Cecil Grayson Irvin graduated to heaven in 1996.
I wrote this tribute as a Father's Day gift to him in about 1983.
Just before he died, he promised to meet me just inside the gate.
The older I get, the more I look forward to that day.
I know he'll be there.
Daddy was a man of honor.
He always kept his word.
My
Dad is a tall, slender man (“Slim” the guys at work used to call him) with
gentle blue eyes and slightly rounded shoulder caused, I am sure, by years of
bending his 6’5” frame to catch the words of those shorter than he.
Of
course I can’t remember it, but the family tells of Dad teaching me to walk by
standing me on the toes of his shoes as he walked backwards.
I
remember as a child waiting excitedly for the car to pull up in the drive when
he returned from his over-the-road trucking job. He would unfold his tall frame
from the driver’s seat and put on the brown cap that matched his driver’s
uniform. Dad took pride in his well-pressed uniforms with the company badge embroidered
on the shoulder. We often laughed to see other motorists slow noticeably when
we passed, thinking they were being monitored by a policeman in an unmarked
car.
When
I was little, he was often “on the road.” But when he was home, I climbed onto
his lap after meals, just for the feeling of being sheltered by his arms while
he visited with Mother or read the evening paper. When I grew older, and
Tuesday and Thursday nights were Dad’s nights home, Mother would cook corn bread
with ham and beans or round steak with biscuits, and we would bask in his
presence, just glad that he would be there to share our supper, coffee, and
late night popcorn.
On
Sundays, Dad read me the comics and then entertained me by taking out pen and
paper and drawing Dick Tracy and Brenda Starr. I still love to read the comic
strips, enduring considerable chiding from my husband for the habit. I can’t
copy the characters like Dad, but I occasionally clip one to slip into Bob’s
lunch sack. He enjoys it in spite of himself.
When
childhood terrors over starting school after the summer overtook me, Dad was
there to help relax the wrenching knot in my stomach. With his quiet voice he
reassured me that everything would be all right. I believed him, and the knot
loosened, and it was all right.
I
don’t remember him ever spanking me. Mother says he didn’t. He never had to.

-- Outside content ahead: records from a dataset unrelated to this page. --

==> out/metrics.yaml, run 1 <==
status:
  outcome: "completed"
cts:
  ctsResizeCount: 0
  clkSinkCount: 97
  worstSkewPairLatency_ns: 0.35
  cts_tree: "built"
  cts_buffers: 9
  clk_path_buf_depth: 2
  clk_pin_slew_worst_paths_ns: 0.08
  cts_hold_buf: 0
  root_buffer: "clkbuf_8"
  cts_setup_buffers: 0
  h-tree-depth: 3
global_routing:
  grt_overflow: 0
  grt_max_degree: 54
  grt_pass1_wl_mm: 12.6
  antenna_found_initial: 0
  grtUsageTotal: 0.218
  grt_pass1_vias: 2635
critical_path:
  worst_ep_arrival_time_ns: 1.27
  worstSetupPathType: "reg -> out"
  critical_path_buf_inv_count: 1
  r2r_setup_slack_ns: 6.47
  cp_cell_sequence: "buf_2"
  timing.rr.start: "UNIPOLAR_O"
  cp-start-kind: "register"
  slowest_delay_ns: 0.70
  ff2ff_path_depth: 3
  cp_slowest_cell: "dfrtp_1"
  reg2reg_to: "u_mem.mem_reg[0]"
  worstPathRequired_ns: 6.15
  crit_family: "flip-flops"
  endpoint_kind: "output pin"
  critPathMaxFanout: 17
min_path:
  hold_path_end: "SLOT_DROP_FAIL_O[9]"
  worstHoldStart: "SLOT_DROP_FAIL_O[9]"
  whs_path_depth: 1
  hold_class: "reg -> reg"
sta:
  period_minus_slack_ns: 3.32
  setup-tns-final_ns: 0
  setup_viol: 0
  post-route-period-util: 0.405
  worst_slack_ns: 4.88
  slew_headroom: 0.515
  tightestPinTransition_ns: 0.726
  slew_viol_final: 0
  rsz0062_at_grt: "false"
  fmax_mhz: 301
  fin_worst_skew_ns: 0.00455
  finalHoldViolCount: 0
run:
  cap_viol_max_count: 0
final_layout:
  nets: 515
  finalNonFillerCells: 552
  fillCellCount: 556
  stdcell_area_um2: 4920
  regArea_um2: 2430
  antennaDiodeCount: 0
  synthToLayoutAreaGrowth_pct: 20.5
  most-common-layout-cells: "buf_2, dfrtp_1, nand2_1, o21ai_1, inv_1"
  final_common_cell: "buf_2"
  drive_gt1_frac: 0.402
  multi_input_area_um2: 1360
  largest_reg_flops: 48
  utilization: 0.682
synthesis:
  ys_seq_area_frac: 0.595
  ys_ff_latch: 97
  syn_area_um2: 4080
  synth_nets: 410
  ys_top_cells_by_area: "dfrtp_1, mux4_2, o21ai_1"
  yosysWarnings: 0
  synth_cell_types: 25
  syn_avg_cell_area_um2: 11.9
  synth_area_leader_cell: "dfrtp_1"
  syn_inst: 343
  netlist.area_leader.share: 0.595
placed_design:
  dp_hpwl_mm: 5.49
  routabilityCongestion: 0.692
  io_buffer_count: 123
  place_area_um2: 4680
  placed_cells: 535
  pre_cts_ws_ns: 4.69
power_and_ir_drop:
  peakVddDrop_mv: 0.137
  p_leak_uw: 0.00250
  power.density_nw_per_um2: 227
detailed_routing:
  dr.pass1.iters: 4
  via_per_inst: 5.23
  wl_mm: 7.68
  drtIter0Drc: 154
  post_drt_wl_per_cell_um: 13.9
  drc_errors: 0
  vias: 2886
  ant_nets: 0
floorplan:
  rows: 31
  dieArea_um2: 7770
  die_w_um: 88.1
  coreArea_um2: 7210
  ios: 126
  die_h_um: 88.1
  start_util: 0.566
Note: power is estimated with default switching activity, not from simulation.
[config.mk]
export PLATFORM = sky130hd
export DESIGN_NAME = lgp_link_gpio_port
export DESIGN_NICKNAME = d
export VERILOG_FILES = /design/src/hw/lgp_pkg.sv /design/src/hw/lgp_link_gpio_port.sv
export SDC_FILE = /design/constraint.sdc
export NUM_CORES = 1
export LEC_CHECK = 0
export ABC_AREA = 0
export BUFFER_PORTS_ARGS = -buffer_cell sky130_fd_sc_hd__buf_2
export CORE_UTILIZATION = 30
export DETAILED_ROUTE_END_ITERATION = 16
export HOLD_SLACK_MARGIN = 0.02
export PLACE_DENSITY = 0.52
export SLEW_MARGIN = 40
export SYNTH_ARGS = -nofsm -noshare
export SYNTH_HDL_FRONTEND = slang
export SYNTH_SLANG_ARGS = --single-unit
[constraint.sdc]
create_clock -name clk -period 2.4 [get_ports clk]
set_input_delay 0 -clock clk [delete_from_list [all_inputs] [get_ports clk]]
set_output_delay 0 -clock clk [all_outputs]
set_load 0.05 [all_outputs]
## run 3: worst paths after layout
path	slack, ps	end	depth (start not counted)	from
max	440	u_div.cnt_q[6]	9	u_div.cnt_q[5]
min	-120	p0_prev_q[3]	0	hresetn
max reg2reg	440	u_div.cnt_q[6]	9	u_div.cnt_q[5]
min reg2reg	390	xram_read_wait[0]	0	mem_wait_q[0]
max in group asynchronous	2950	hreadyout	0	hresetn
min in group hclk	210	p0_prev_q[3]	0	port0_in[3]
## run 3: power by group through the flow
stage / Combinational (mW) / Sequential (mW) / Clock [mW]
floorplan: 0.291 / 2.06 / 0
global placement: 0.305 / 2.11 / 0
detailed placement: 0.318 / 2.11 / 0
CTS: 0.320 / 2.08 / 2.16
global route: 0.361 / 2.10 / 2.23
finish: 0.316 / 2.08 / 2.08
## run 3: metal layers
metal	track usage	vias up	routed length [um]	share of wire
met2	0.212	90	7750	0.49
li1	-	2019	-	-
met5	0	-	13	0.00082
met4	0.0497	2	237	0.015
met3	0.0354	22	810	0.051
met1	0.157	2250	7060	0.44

There was just something in his quiet love for me that motivated me to obey.
In
the days before seat belts and car seats, Dad used to sit me on his lap and let
me think I was guiding the car.
On
summer nights when I was in junior high, we went to baseball games, sitting high
in stadium seats provided by the St. Louis Cardinals to students with the right
grade point average. Dad bought me soda pop and peanuts and we cheered Orlando
Cepeda, Bob Gibson, and Lou Brock. I knew every player’s batting average and
skipped classes once to watch the World Series on T.V. Without Dad in the next
seat, baseball just isn’t much fun anymore.
He
taught me to drive defensively—and then trusted me with his car on a weekend
away with other students. I would have done anything to keep from betraying his
trust, and we all drove carefully that weekend. Dad must have spent a couple of
sleepless nights wondering if his daughter would become another highway
statistic. But he trusted me. He understood my need for independence.
I
remember my first car. Dad drove it home, parked it in the driveway, and
ordered me to change an imaginary flat tire.
He
spoiled me. On snowy mornings I would go outside to find my car cleaned off, the
driveway shoveled so that I could drive off to classes at the university.
I
remember tears in his eyes as he walked me down the aisle to become Mrs. Robert
Whitson. Those tears still shine every time we have to say goodbye after a visit
that spans the miles between Nebraska and Illinois.
When
my first child was born, the familiar knots returned to my stomach over the
responsibility of motherhood. Dad reassured me. He drove me to the grocery
store and patiently experimented until he found a way to fit the infant seat
securely in a grocery cart while still leaving room for groceries. He couldn’t
have known how much it meant to have him there, his frame towering over me,
protecting his “little girl”—and a new granddaughter.
Dad
loves the Lord. He serves in quiet ways that people often don’t notice. For
years, he and mother visited widows of fellow drivers killed on the road,
providing help with business details, organizing a fund to provide cash in the
early days of widowhood. He still chauffeurs “the elderly” around town and on
trips to the airport.
Dad
taught me how to walk. He taught me to love baseball and comic strip characters
and molasses-and-butter on bread. He taught me to obey authority. He proved
that things would be all right next year in school, and that I could be an
efficient mother, after all. He taught me about my heavenly Father, too. Oh,
not with many words, but by being there, by loving, by listening—by being so
very much like Him.
I’m
over thirty now, and much too old to call my Father “Daddy,” but he will always
be “Daddy” in my heart … in my thoughts … in my prayers … because part of me
will always be a little girl when he’s around.
I
love you, Daddy … Happy Father’s Day.